[[ EXTRACTED MATERIAL open ]]

Source: an optimization exercise on an open RTL-to-GDS flow (aim: a short achievable clock period and few clock cycles per item). Production flows keep margins and buffers that such runs may drop.
At most, simulation tests tie the RTL to the original design; equivalence was not proved.
The clock port is modelled as an ideal driver, which makes a skipped or thinned clock tree look cheaper than it is; a real chip needs a root buffer or a tree.
Power is estimated from default activity; no workload was simulated.

== job 101 ==
Design consolls_core, start of the top module:
module consolls_core (
    input  wire        clk,
    input  wire        rst,
    input  wire        step_valid,
    output wire        step_ready,
    output wire        done,
    output reg         halted,
    output reg  [2:0]  cause,
    output reg  [15:0] fault_ip,
    output reg  [15:0] info,
    output reg  [2:0]  info_n,
    output reg         mem_req,
    output reg         mem_we,
    output reg  [15:0] mem_addr,
    output reg  [7:0]  mem_wdata,
    input  wire        mem_ready,
    input  wire [7:0]  mem_rdata
);
clock: 28.0 ns
lec_check: 0
cap_margin: 20
core_margin: 2
core_utilization: 40
slew_margin: 20
standard.sh (not shown) runs the stock make flow with config.mk's settings and CLKGATE_MAP_FILE= SYNTH_SCRIPT=/design/flow/synth_recipe.tcl, a recipe that flattens the netlist after the stock synthesis.
==> flow/flow/run.sh <==
#!/bin/bash
set -euo pipefail
bash standard.sh SETUP_SLACK_MARGIN=21 finish > standard_flow.log 2>&1
Testbench counts of job 101, summed over its fixed seeds: cycles 177,255, steps 9,600.
The following lists how job 102 was set up differently from job 101:
==> flow/flow/run.sh <==
#!/bin/bash
set -euo pipefail
bash standard.sh SETUP_SLACK_MARGIN=23 finish > standard_flow.log 2>&1
==> run notes <==
The total power in job 102 was higher than what job 101 gave.
On combinational power, the higher figure sits with job 102, not job 101.
Job 101 vs job 102, library cell contributing the largest single delay on the critical path: dfxtp_4 vs edfxtp_1
Relative to job 101, number of clock buffer instances in the layout decreased by about 5% in job 102.
Comparing job 101 and job 102, the higher maximum frequency was measured on job 102.

* * *

Another version of the RTL of consolls_core (not shown whole).
Size in the first run: ~6200 cells after synthesis, ~500 flip-flops, roughly 79 I/O pins.
Settings: LEC_CHECK=0, CAP_MARGIN=20, CORE_MARGIN=2, CORE_UTILIZATION=65, SLEW_MARGIN=20; clock period 28.0 ns.
==> flow/flow/run.sh <==
#!/bin/bash
set -euo pipefail
bash standard.sh SETUP_SLACK_MARGIN=23 finish > standard_flow.log 2>&1
The starting point never finished: it broke off in global routing on GRT-0232.
Edit:
--- a/flow/config.mk
+++ b/flow/config.mk
@@ -9,3 +9,3 @@
 export CORE_MARGIN = 2
-export CORE_UTILIZATION = 65
+export CORE_UTILIZATION = 40
 export SLEW_MARGIN = 20
After rerunning: With this change the flow completed with no timing, DRC or antenna violations. Area after synthesis is unchanged. Synthesized cell count stays the same.
No run of this note included a check of the RTL's function; only the layout flow was run.

* * *

v4:
consolls_core, a different RTL version from the one above (not shown whole).
Size in the first run: roughly 4000 cells after synthesis, ~400 flip-flops, ~32000 um^2 of cells after synthesis.
Settings: LEC_CHECK=0, CAP_MARGIN=20, CORE_MARGIN=2, CORE_UTILIZATION=40, SLEW_MARGIN=20; clock period 28.0 ns.
==> flow/flow/run.sh <==
#!/bin/bash
set -euo pipefail
bash standard.sh SETUP_SLACK_MARGIN=21 finish > standard_flow.log 2>&1
Testbench counts of v4, summed over its fixed seeds: cycles 181,085, steps 9,600.
Inputs modified between v4 and v12:
==> flow/run.sh (new file) <==
#!/bin/bash
# synth_recipe.tcl (not shown) runs the flow's synth.tcl, then flattens the netlist and writes it again
# the make line also repeats each setting of config.mk as NAME=value (left out here)
make -C /OpenROAD-flow-scripts/flow DESIGN_CONFIG=/design/flow/config.mk WORK_HOME=/design/flow/orfs CLKGATE_MAP_FILE= SYNTH_SCRIPT=/design/flow/synth_recipe.tcl finish
removed: flow/flow/run.sh
removed: flow/standard.sh
Notes after the runs:
Going from v4 to v12, count of clock-net buffers in the final layout shrank by a little under 10%.
v12 — clock network area share 0.17 points higher, v4 as reference
Per the final summary, v12 finished and its layout is clean on timing, DRC and antenna.
Between v4 and v12, the area used by multi-input combinational logic does not differ in any meaningful way.
The higher hold slack came out of v12.
Compared with v4, v12 shows a worst clock skew that is 19 ps higher.
Between v12 and v4, the buffer share of cell area does not differ in any meaningful way.

* * *

Another version of the RTL of consolls_core (not shown whole).
Size: roughly 500 flip-flops, roughly 51,000 sq um of cells after synthesis.
export LEC_CHECK = 0
export CAP_MARGIN = 20
export CORE_MARGIN = 2
export CORE_UTILIZATION = 52
export SLEW_MARGIN = 20
create_clock -name core_clock -period 28.0 [get_ports {clk}]
==> flow/flow/run.sh <==
#!/bin/bash
set -euo pipefail
bash standard.sh SETUP_SLACK_MARGIN=23 finish > standard_flow.log 2>&1
Testbench counts at the start, summed over its fixed seeds: cycles 176,422, steps 9,600.
==> next run, changes <==
Settings changed: CORE_UTILIZATION 52 to 40.
Global-route usage falls by 12 points.
Total power rises by 1.5%.
Worst setup slack gets better by 0.081 ns.

* * *

Starting RTL as in the previous note.
clock: 28.0 ns
lec_check: 0
cap_margin: 20
core_margin: 2
core_utilization: 40
slew_margin: 20
==> flow/flow/run.sh <==
#!/bin/bash
set -euo pipefail
bash standard.sh SETUP_SLACK_MARGIN=25 PRE_CTS_TCL="$PWD/flow/pre_cts.tcl" finish > standard_flow.log 2>&1
Other scripts of this flow, unchanged in this note and not shown: flow/flow/pre_cts.tcl, flow/flow/pre_cts_tree.tcl
The first run ran to the end with no violations.
Testbench counts at the start, summed over its fixed seeds: cycles 176,422, steps 9,600.
Then changed:
==> flow/flow/run.sh (replaced) <==
#!/bin/bash
set -euo pipefail
bash standard.sh SETUP_SLACK_MARGIN=23 PRE_CTS_TCL="$PWD/flow/pre_cts.tcl" finish > standard_flow.log 2>&1
The changed run produced a clean layout.
Clock skew drops by 0.047 ns.
Power hardly moves.
Worst setup slack is worse by 0.048 ns.
No run of this note takes its clock network from TritonCTS; it comes from the design's own scripts or RTL.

[[ EXTRACTED MATERIAL closed ]]

### [EXERCISE]
The answer should consist of every line from the listing above that includes the word "layout".

### [RESPONSE TO THIS EXERCISE]
Relative to job 101, number of clock buffer instances in the layout decreased by about 5% in job 102.
No run of this note included a check of the RTL's function; only the layout flow was run.
Going from v4 to v12, count of clock-net buffers in the final layout shrank by a little under 10%.
Per the final summary, v12 finished and its layout is clean on timing, DRC and antenna.
The changed run produced a clean layout.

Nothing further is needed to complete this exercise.